▸ Activity:
Each line of the listing below, from the very first to the one that contains "prop, msg) \", is to be retyped exactly as it stands.
----
[src/sv/assert_macros.svh]
// Assertion macros for the RTL.
// Needs nothing else; included by keyed_alarm_dedup_window, which checks its own logic.
`ifndef ASSERT_MACROS_SVH
`define ASSERT_MACROS_SVH

// implication or plain property checked on every rising edge outside reset
`define KADW_ASSERT(lbl, clk, rst, prop, msg) \
   lbl: assert property (@(posedge clk) disable iff (rst) prop) else $error(msg);

// expression that must never be true
`define KADW_NEVER(lbl, clk, rst, expr, msg) \
   `KADW_ASSERT(lbl, clk, rst, !(expr), msg)

`endif

[src/sv/kadw_pkg.sv]
// Package for the keyed alarm dedup window: sizes, register codes, chain types,
// and the liveness test. No dependencies.
package kadw_pkg;

   localparam int TRACK_ENTRIES = 32;
   localparam int CLASS_COUNT   = 256;

   localparam int TIME_W   = 40;
   localparam int KEY_W    = 32;
   localparam int CLASS_W  = 8;
   localparam int WINDOW_W = 26;   // 65535 s * 1000 fits
   localparam int TRACK_IW = $clog2(TRACK_ENTRIES);
   localparam int CLASS_AW = $clog2(CLASS_COUNT);
   localparam int CLASS_LIM_W = 13;

   localparam int CSR_IDX_W  = 2;
   localparam int CSR_DATA_W = 16;

   localparam logic [CSR_IDX_W-1:0] CSR_DEDUP_INTERVAL = 2'd0;
   localparam logic [CSR_IDX_W-1:0] CSR_TRACKER_EN     = 2'd1;

   localparam logic [WINDOW_W-1:0] DEFAULT_WINDOW_MS = WINDOW_W'(5000);
   localparam logic [WINDOW_W-1:0] MS_PER_S          = WINDOW_W'(1000);
   localparam logic [CLASS_LIM_W-1:0] CLASS_LIMIT    = CLASS_LIM_W'(CLASS_COUNT);

   // query travelling down the track chain with the running search result
   typedef struct packed {
      logic [TIME_W-1:0]   now;
      logic [KEY_W-1:0]    tid;
      logic                hit;
      logic                free_found;
      logic [TRACK_IW-1:0] free_idx;
      logic [TIME_W-1:0]   old_ts;
      logic [TRACK_IW-1:0] old_idx;
   } token_type;

   // entry update broadcast to every cell
   typedef struct packed {
      logic                en;
      logic [TRACK_IW-1:0] idx;
      logic [KEY_W-1:0]    key;
      logic [TIME_W-1:0]   ts;
   } write_type;

   // entries stamped in the future stay live
   function automatic logic is_live(input logic valid, input logic [TIME_W-1:0] ts,
                                    input logic [TIME_W-1:0] now,
                                    input logic [WINDOW_W-1:0] window);
      logic [TIME_W-1:0] age;
      age = now - ts;
      return valid && ((ts > now) || (age < TIME_W'(window)));
   endfunction

endpackage

[src/sv/kadw_track_cell.sv]
// One track table entry plus one stage of the search chain.
// Uses kadw_pkg for the token and write types and the liveness test.
module kadw_track_cell (
   input  logic                            clock,
   input  logic                            reset,
   input  logic [kadw_pkg::TRACK_IW-1:0]   cell_idx,
   input  logic [kadw_pkg::WINDOW_W-1:0]   window,
   input  logic                            in_vld,
   input  kadw_pkg::token_type             in_tok,
   output logic                            out_vld,
   output kadw_pkg::token_type             out_tok,
   input  kadw_pkg::write_type             wr
);
   import kadw_pkg::*;

   logic              entry_vld_ff;
   logic [KEY_W-1:0]  key_ff;
   logic [TIME_W-1:0] ts_ff;
   logic              live;
   token_type         tok_in;
   logic              vld_ff;
   token_type         tok_ff;

   always_comb begin
      live   = is_live(entry_vld_ff, ts_ff, in_tok.now, window);
      tok_in = in_tok;
      if (live && (key_ff == in_tok.tid)) begin
         tok_in.hit = 1'b1;
      end
      if (!live && !in_tok.free_found) begin
         tok_in.free_found = 1'b1;
         tok_in.free_idx   = cell_idx;
      end
      // strict compare keeps the lower index on a tie
      if (entry_vld_ff && (ts_ff < in_tok.old_ts)) begin
         tok_in.old_ts  = ts_ff;
         tok_in.old_idx = cell_idx;
      end
   end

   always_ff @(posedge clock) begin
      if (reset) begin
         entry_vld_ff <= 1'b0;
         vld_ff       <= 1'b0;
      end else begin
         vld_ff <= in_vld;
         if (wr.en && (wr.idx == cell_idx)) begin
            entry_vld_ff <= 1'b1;
         end
      end
      if (wr.en && (wr.idx == cell_idx)) begin
         key_ff <= wr.key;
         ts_ff  <= wr.ts;
      end
      tok_ff <= tok_in;
   end

   assign out_vld = vld_ff;
   assign out_tok = tok_ff;
endmodule

[config.mk]
export PLATFORM = sky130hd
export DESIGN_NAME = kadw_track_cell
export DESIGN_NICKNAME = d
export VERILOG_FILES = /design/src/sv/assert_macros.svh /design/src/sv/kadw_pkg.sv /design/src/sv/kadw_track_cell.sv
export SDC_FILE = /design/constraint.sdc
export NUM_CORES = 1
export LEC_CHECK = 0
export BUFFER_PORTS_ARGS = -buffer_cell sky130_fd_sc_hd__buf_2
export CORE_ASPECT_RATIO = 1.4
export CORE_MARGIN = 4
export CORE_UTILIZATION = 36
export DETAILED_ROUTE_END_ITERATION = 7
export GPL_TIMING_DRIVEN = 0
export PLACE_DENSITY = 0.58
export RECOVER_POWER = 100
export SYNTH_ARGS = -nofsm -noshare
export SYNTH_HDL_FRONTEND = slang
export SYNTH_SLANG_ARGS = --single-unit
[constraint.sdc]
create_clock -name clock -period 6.3 [get_ports clock]
set_clock_uncertainty 0.05 [all_clocks]
set_input_delay 0.315 -clock clock [delete_from_list [all_inputs] [get_ports clock]]
set_output_delay 0.315 -clock clock [all_outputs]
set_load 0.02 [all_outputs]
Yosys cells after proc, flatten, opt, wreduce, memory -nomap -nowiden
Index checks and enable logic that the tools add are counted.
- logic and storage cells: 27
- output and inout port bits: 125
- register bits after elaboration: 198
- add/sub/neg operators: 1
- equality and inequality tests: 2
- $lt $le $gt $ge: 3
- reduce and logical (&&, ||, !) cells: 8
- multiplexer cells: 2
- operators with widths (kind ; count):
    $mux 45 ; 1
    $gt 40x40->1 ; 1
    $lt 40x26->1 ; 1
    $lt 40x40->1 ; 1
    $sub 40x40->40 ; 1
    $eq 32x32->1 ; 1
    $eq 5x5->1 ; 1
    $logic_and 1x1->1 ; 5
    $mux 5 ; 1
    $logic_not 1->1 ; 2
    $logic_or 1x1->1 ; 1

Logic depth before layout (Yosys ltp)
Gate-level depths: netlist (run 1).
- depth after elaboration: 7
- depth in mapped cells: 22

Worst setup path after synthesis (run 1)
Ideal clock, no wire load.
- path kind: register -> register
- from: reg ts_ff[14]
- to: reg tok_ff (netlist bit out_tok[45])
- cell stages (with the launch flop): 22
- data arrival time: 4575 ps
- setup slack: 1551 ps
- period minus slack after synthesis: 4749 ps
- path buffers: 1
- library setup time: 123 ps
- path through: edfxtp_1 -> inv_1 -> ha_1 -> clkbuf_2 -> nand2_1 -> o21a_1 -> a2111o_1 -> o21ai_1 -> a21o_1 -> a21oi_1 -> xnor2_1 -> ha_1 -> nor4b_2 -> o21ai_1 -> or3_1 -> nor4_1 -> nand4_1 -> or4_1 -> nor4b_2 -> nand4_1 -> nand3b_2 -> mux2_1
- RTL lines (element ; RTL line ; source):
    start: declaration ; kadw_track_cell.sv:18 ; logic [TIME_W-1:0] ts_ff;
    start signal: assignment ; kadw_track_cell.sv:53 ; ts_ff <= wr.ts;
    end signal: assignment ; kadw_track_cell.sv:55 ; tok_ff <= tok_in;
    end: declaration ; kadw_track_cell.sv:22 ; token_type tok_ff;

==> metrics, run 1 <==
max-slew violations 76; GP Congestion 0.904; Finish-stage setup viols 0; post-synthesis sequential area ratio between 40 and 50%; Max stage delay on crit path 0.68 ns; Worst Setup SP in_tok[91]; routed wl met3 just over 2 mm; Root Driver clkbuf_16; All-Layer GR Usage 20.8%; Least-Margin Pin Slew 2.44 ns; Final Hold Fails 0; Met2 Wirelength approximately 17 mm; cell taking the most area after synthesis dfxtp_1; Synth area leaders dfxtp_1 25%, edfxtp_1 22%, ha_1 13%, xnor2_1 4.4%, inv_1 4.3%; setup ws final 0.400 ns; Mapped Avg Cell Area 10.4 um^2; IO buf count 360; Cell Area, Synth 9960 um^2; initial antenna violation count 2; Reg-to-Reg End out_tok[48]; CTS tree yes; Tcrit/Tclk final 93.7%; crit path to out_tok[48]; core area roughly 27000 um^2; Area growth syn-to-layout 40.8%; WP data required 6.58 ns; Post-CTS Setup Bufs 0; Worst-path clk slew 0.07 ns; FP Rows 71; highest clock rate 0.169 GHz; failing checks capacitance limit, slew limit; # IOs around 360; P_leak roughly 6.4 nW; H-tree depth 4; DIE HEIGHT 205 um; maxcap violations 2; Max IR drop VDD 0.183 mV; die width around 150 um; critical path's slowest cell o31ai_1; DRT iter0 DRCs 346; largest net degree at the start of global routing 40; CTS Buffer Depth 2; Post-synth EDFFs 72; total CTS buffers 17; hold_ws 0.0239 ns; R2R Path Start ts_ff[7]; hpwl dp between 20 and 25 mm; Via density approximately 4.8; min cycle time layout ~5.9 ns; register area ~4700 um^2; Total Power approximately 3.1 mW; Vias 8880; Yosys reg bits 198; post-synthesis cell count between 900 and 1000; Ys Warns 0; FF-to-FF setup slack roughly 0.52 ns; R2R cell count 19; top-count cell post-synth dfxtp_1; first-pass GRT wire length 49.1 mm; final routed DRC violation total 0; filler cell count 2543; worst rel slew slack -62.4%; net count after synthesis 1296; CP Capture Type flip-flop; worst min path class in -> reg; Synth top area share 25.3%; synth cell count leaders 126 x dfxtp_1, 115 x inv_1, 104 x ha_1, 72 x edfxtp_1, 60 x a21oi_1; asr flop ratio synth 0%; status finished with violations; critical-path cell list dlygate4sd3_1 > clkbuf_1 > ha_1 > a21oi_1 > nand2_1 > o21ai_0 > a31oi_1 > o31ai_1 > o21ai_0 > xor2_1 > ha_1 > a21o_1 > a21o_1 > a2111oi_0 > a31oi_1 > or4_1 > nor4b_2 > nand4_1 > nand3b_2 > mux2_1; Multi-input gate area 4720 um^2; vias in the first global route approximately 9500; CTS sink cnt 198; Fin Setup TNS 0 ns; worst skew pair latency 0.45 ns; RSZ-0062 raised after global routing no; WS Path Type in -> reg; WL per Instance 17.0 um; total grt overflow 0; Antenna Nets Post-Route 0; Pwr Density 222 nW/um^2; crit path DAT 6.18 ns; Total Wirelength 31.6 mm; Nets 1821; initial cell density of the core 36.8%; share of layout cells above drive strength 1 14.7%; Place WS 0.400 ns; Final Util about half; Die Area 30400 um^2; Pre-antenna DRT Iters 4; crit path launch type primary input; met1 wire length between 10 and 15 mm; Crit Path Max Fanout 5; highest metal used met5; Primary FF master, synth dfxtp_1; synth unique cells 66
routing by layer:
metal	GRT usage (%)	vias up
met5	0	-
met4	6.93	2
met1	22.1	4051
met3	5.31	41
met2	39.5	333
li1	-	4453
sequential cells by signal, indices dropped and copies added, names as in the netlist:
register / cells
out_tok: 124
ts_ff: 40
key_ff: 32
entry_vld_ff: 1
out_vld: 1
cell families (layout without fill, tap and decap cells):
family | Yosys count | after routing | share of synthesized area, %
simple gates | 202 | 202 | 10.7
xor+xnor | 65 | 65 | 5.71
flops | 198 | 198 | 47.0
fa+ha+maj | 105 | 105 | 13.3
buf+inv | 141 | 679 | 5.64
compound gates | 192 | 192 | 12.3
other cells | 0 | 1 | 0
mux | 52 | 52 | 5.37
worst min-delay path by stage:
stage                      startpoint            to  cells after the start  slack [ns]
after global placement     in_tok[84]   out_tok[84]                      1        0.39
after global routing       in_tok[45]   out_tok[45]                      2        0.02
after CTS                  in_tok[45]   out_tok[45]                      2       0.005
after detailed placement   in_tok[84]   out_tok[84]                      1        0.39
after floorplan           in_tok[100]  out_tok[100]                      0        0.29
final                      in_tok[45]   out_tok[45]                      2        0.02
layout make-up:
type / instances / area share, %
diodes: 1 / 0.0178
plain buffers: 26 / 0.892
clock buffers: 19 / 3.16
clock inverters: 13 / 1.15
inverters: 115 / 3.08
multi-input cells: 616 / 33.7
flip-flops and latches: 198 / 33.4
well taps: 365 / 3.25
repair buffers: 506 / 21.4
timing repair:
item                       CTS  global route
setup endpoints to repair    0             5
gates resized for setup      0             1
hold endpoints to repair   144             1
hold buffers               144             1
metrics by stage:
step | cell area, um^2 | instances
after floorplan | 9960 | 955
after global placement | 12200 | 1680
after detailed placement | 12300 | 1681
after CTS | 14300 | 1857
after global routing | 14000 | 1858
final | 14000 | 1859
power by group:
part / switching (mW) / internal [mW] / total [mW] / leakage (nW)
clock network: 0.529 / 0.611 / 1.14 / 0.300
logic: 0.323 / 0.263 / 0.586 / 4.37
registers: 0.0160 / 1.38 / 1.39 / 1.71
total: 0.868 / 2.25 / 3.12 / 6.38
placed cells by master, fill, tap and decap left out, types with 3 or more instances in the layout:
cell / n
a31oi_1: 8
mux2_1: 5
edfxtp_1: 72
nor3_1: 12
o21ai_0: 36
xnor2_1: 50
o21bai_1: 3
mux2_2: 7
or2_2: 5
mux2i_1: 40
clkbuf_1: 221
and2_1: 3
dfxtp_1: 126
ha_1: 104
a21oi_1: 60
and3_1: 4
xor2_1: 15
o211ai_1: 10
o21a_1: 8
nand3_1: 16
nor2b_1: 11
a22oi_1: 3
inv_1: 115
a21o_1: 27
buf_2: 162
nand3b_1: 3
dlygate4sd3_1: 145
inv_6: 5
nand2_1: 47
nor2_1: 34
nor4_1: 10
a21boi_0: 3
or4_1: 3
nand4_1: 33
clkbuf_16: 17
o22ai_1: 4
nand2b_1: 13
worst max-delay path, delay by kind of cell:
kind	cells	cell delay, ns
compound gates	9	2.59
simple gates	5	1.49
buf+inv	2	0.66
fa+ha+maj	2	0.55
mux	1	0.36
xor+xnor	1	0.19
Power figures use the tool's default switching activity.
==> run 2: changes to the inputs <==
--- a/config.mk
+++ b/config.mk
@@ -10,7 +10,6 @@
 export CORE_MARGIN = 4
 export CORE_UTILIZATION = 36
 export DETAILED_ROUTE_END_ITERATION = 7
-export GPL_TIMING_DRIVEN = 0
 export PLACE_DENSITY = 0.58
 export RECOVER_POWER = 100
 export SYNTH_ARGS = -nofsm -noshare
==> run 2 against run 1 <==
The flow still finishes with violations (capacitance limit, slew limit); power decreased by 0.37%; combinational power about the same; global-route usage increased by 0.25 points; critical path type unchanged.
==> metrics, run 2 (same netlist as run 1, synthesis figures left out) <==
maxcap violations 2 (unchanged); largest net degree at the start of global routing 74 (+85%); Worst Hold Launch in_tok[45]; core area 27100 um^2 (unchanged); CTS tree yes; CTS Buffer Depth 2 (unchanged); worst rel slew slack -139% (-76 points); commonest non-fill, non-tap cell in the layout clkbuf_1; crit path launch type primary input; Via density 4.79 (+0.36%); vias in the first global route 9450 (-0.20%); Finish-stage setup viols 0 (unchanged); Total Power 3.11 mW (-0.37%); WP data required 6.59 ns (about the same); Crit Path Max Fanout 5 (unchanged); FP Rows 71 (unchanged); die width 149 um (unchanged); Die Area 30400 um^2 (unchanged); Antenna Nets Post-Route 0 (unchanged); crit path DAT 6.06 ns (-0.12 ns); Buffers & Inverters on Critical Path 2 (unchanged); critical-path cell list dlygate4sd3_1 > clkbuf_1 > ha_1 > o211ai_1 > a21o_1 > a311oi_1 > a21oi_1 > o21ai_1 > a21o_1 > a21oi_1 > xnor2_1 > ha_1 > nor4b_2 > o21ai_1 > or3_1 > nor4_1 > nand4_1 > or4_1 > nor4b_1 > nand4_1 > nand3b_2 > mux2_1; share of layout cells above drive strength 1 14.3% (-0.47 points); total CTS buffers 17 (unchanged); # IOs 361 (unchanged); hpwl dp 25.3 mm (+1.7%); max-slew violations 120 (+58%); DIE HEIGHT 205 um (unchanged); hold_buf cts 143 (-0.69%); Top delay family on crit path simple AND/OR/NAND/NOR gates; Tcrit/Tclk final 91.6% (-2.0 points); Pre-antenna DRT Iters 5 (+1); Levels on crit path 22 (+10%); Nets 1793 (-1.5%); Worst Hold Path Cells 2 (unchanged); All-Layer GR Usage 21.0% (+0.25 points); Worst-path clk slew 0.08 ns (about the same); Max stage delay on crit path 0.54 ns (-0.14 ns); highest clock rate 0.173 GHz (+2.2%); Ant. Diodes 0 (-1); H-tree depth 4 (unchanged); Place WS 0.677 ns (+0.278 ns); Least-Margin Pin Slew 3.58 ns (+1.14 ns); status finished with violations; Total Wirelength 32.3 mm (+2.0%); Final Hold Fails 0 (unchanged); total grt overflow 0 (unchanged); Root Driver clkbuf_16; worst min path class in -> reg; most frequent cells in the layout 203 x clkbuf_1, 157 x buf_2, 144 x dlygate4sd3_1; min cycle time layout 5.77 ns (-0.127 ns); WS Path Type in -> reg; Reg-to-Reg End out_tok[46]; FF-to-FF setup slack 0.64 ns (+0.12 ns); CTS sink cnt 198 (unchanged); R2R Path Start ts_ff[4]; crit path to out_tok[46]; GP Congestion 0.915 (+1.2%); max reg flops 124 (unchanged); Max IR drop VDD 0.209 mV (+14%); RSZ-0062 raised after global routing no; filler cell count 2557 (+0.55%); initial antenna violation count 4 (+2); hold_ws 0.0231 ns (-0.000798 ns); initial cell density of the core 36.8% (unchanged); final routed DRC violation total 0 (unchanged); R2R cell count 21 (+2); P_leak 6.30 nW (-1.2%); IO buf count 360 (unchanged); Pwr Density 224 nW/um^2 (+0.74%); Worst Setup SP in_tok[87]; CP Capture Type flip-flop; Post-CTS Setup Bufs 0 (unchanged); failing checks capacitance limit, slew limit; DRT iter0 DRCs 255 (-26%); worst skew pair latency 0.45 ns (about the same); setup ws final 0.527 ns (+0.127 ns); Area growth syn-to-layout 39.3%; Vias 8773 (-1.2%); WL per Instance 17.6 um (+3.6%); post_cts resized 0 (unchanged); Fin Setup TNS 0 ns (unchanged); critical path's slowest cell dlygate4sd3_1; first-pass GRT wire length 49.4 mm (+0.72%)
-- run 2: stage by stage --
stage          area (um^2)  instances  utilization [%]
2_1_floorplan         9960        955                -
3_3_place_gp         12100       1654             44.7
3_5_place_dp         12100       1654             44.7
4_1_cts              14100       1829             52.2
5_1_grt              13900       1830             51.2
6_report             13900       1830             51.2
-- run 2: where the power goes --
part           internal (mW)  leakage (nW)  switching, mW  total [mW]
sequential              1.38          1.71         0.0177        1.40
clock                  0.571         0.295          0.556        1.13
combinational          0.262          4.29          0.323       0.584
total                   2.21          6.30          0.897        3.11
-- run 2: area by class of cell --
cell class | count | area, um^2 | area share (%)
Timing Repair Buffer | 504 | 2990 | 21.5
Sequential cell | 198 | 4680 | 33.8
Clock inverter | 15 | 178 | 1.28
Clock buffer | 17 | 425 | 3.07
Multi-Input combinational cell | 616 | 4710 | 33.9
Inverter | 115 | 432 | 3.11
Tap cell | 365 | 457 | 3.29
-- run 2: routing by layer --
layer	GRT usage (%)	vias up	part of all wire, %
met5	0	-	0.11
met4	5.91	6	1.9
met3	5.64	45	6.8
met2	40.9	309	54
met1	21.8	4012	37
li1	-	4401	-
-- run 2: worst min path at each step --
stage / slack (ns) / end
4_1_cts: 0.003 / key_ff[14]
2_1_floorplan: 0.29 / out_tok[100]
3_3_place_gp: 0.39 / out_tok[90]
5_1_grt: 0.01 / out_tok[45]
6_report: 0.02 / out_tok[45]
3_5_place_dp: 0.39 / out_tok[84]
----
▸ Output of the task:
[src/sv/assert_macros.svh]
// Assertion macros for the RTL.
// Needs nothing else; included by keyed_alarm_dedup_window, which checks its own logic.
`ifndef ASSERT_MACROS_SVH
`define ASSERT_MACROS_SVH

// implication or plain property checked on every rising edge outside reset
`define KADW_ASSERT(lbl, clk, rst, prop, msg) \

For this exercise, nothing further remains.